━━━ Data to examine ━━━

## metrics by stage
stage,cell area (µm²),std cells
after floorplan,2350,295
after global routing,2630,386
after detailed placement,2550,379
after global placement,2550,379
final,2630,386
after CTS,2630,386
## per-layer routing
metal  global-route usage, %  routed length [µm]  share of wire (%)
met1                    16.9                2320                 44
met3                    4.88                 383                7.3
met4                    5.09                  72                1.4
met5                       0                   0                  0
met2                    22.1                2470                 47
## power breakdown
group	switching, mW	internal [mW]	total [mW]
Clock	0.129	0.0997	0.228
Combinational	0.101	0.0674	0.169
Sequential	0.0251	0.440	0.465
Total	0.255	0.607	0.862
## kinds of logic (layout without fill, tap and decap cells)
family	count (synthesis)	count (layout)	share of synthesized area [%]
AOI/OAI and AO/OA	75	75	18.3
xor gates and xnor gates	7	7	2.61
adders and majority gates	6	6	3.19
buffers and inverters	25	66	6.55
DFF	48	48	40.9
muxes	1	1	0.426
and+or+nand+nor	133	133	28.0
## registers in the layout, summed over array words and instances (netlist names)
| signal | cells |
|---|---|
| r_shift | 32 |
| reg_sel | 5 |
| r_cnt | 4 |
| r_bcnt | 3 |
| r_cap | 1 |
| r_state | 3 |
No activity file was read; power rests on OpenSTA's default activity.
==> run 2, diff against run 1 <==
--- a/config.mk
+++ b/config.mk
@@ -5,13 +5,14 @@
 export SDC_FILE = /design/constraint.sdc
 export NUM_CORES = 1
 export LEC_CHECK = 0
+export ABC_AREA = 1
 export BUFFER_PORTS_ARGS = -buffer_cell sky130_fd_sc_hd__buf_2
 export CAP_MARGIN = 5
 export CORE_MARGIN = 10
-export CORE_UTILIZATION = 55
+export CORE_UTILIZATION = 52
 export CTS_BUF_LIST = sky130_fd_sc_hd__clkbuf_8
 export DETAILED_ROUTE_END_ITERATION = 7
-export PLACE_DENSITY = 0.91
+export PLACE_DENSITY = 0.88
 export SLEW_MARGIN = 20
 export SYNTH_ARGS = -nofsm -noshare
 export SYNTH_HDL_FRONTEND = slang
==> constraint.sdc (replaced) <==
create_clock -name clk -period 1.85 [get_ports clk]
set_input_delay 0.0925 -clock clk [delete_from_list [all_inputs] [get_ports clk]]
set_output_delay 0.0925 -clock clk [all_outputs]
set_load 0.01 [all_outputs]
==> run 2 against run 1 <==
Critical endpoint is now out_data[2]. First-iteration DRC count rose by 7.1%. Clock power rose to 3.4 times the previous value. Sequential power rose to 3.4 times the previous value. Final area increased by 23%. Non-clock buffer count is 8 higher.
==> config.mk <==
export PLATFORM = sky130hd
export DESIGN_NAME = dbg_commit_queue
export DESIGN_NICKNAME = d
export VERILOG_FILES = /design/src/rtl/dbg_commit_queue_pkg.sv /design/src/rtl/commit_fifo.sv /design/src/rtl/dbg_commit_queue.sv
export SDC_FILE = /design/constraint.sdc
export NUM_CORES = 1
export LEC_CHECK = 0
export ABC_CLOCK_PERIOD_IN_PS = 15700
export BUFFER_PORTS_ARGS = -buffer_cell sky130_fd_sc_hd__buf_2
export CELL_PAD_IN_SITES_DETAIL_PLACEMENT = 0
export CELL_PAD_IN_SITES_GLOBAL_PLACEMENT = 2
export CORE_ASPECT_RATIO = 1.75
export CORE_UTILIZATION = 28
export CTS_CLUSTER_SIZE = 40
export DETAILED_ROUTE_END_ITERATION = 10
export PLACE_DENSITY_LB_ADDON = 0.15
export REMOVE_ABC_BUFFERS = 1
export SYNTH_ARGS = -nofsm -noshare
export SYNTH_HDL_FRONTEND = slang
export SYNTH_SLANG_ARGS = --single-unit
==> constraint.sdc <==
create_clock -name clk -period 15.7 [get_ports clk]
set_input_delay 2.355 -clock clk [delete_from_list [all_inputs] [get_ports clk]]
set_output_delay 2.355 -clock clk [all_outputs]
set_load 0.005 [all_outputs]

━━━

• Aim of the exercise: Would you filter the records and copy out each line containing "against"?

• Solution below:
==> run 2, diff against run 1 <==
==> run 2 against run 1 <==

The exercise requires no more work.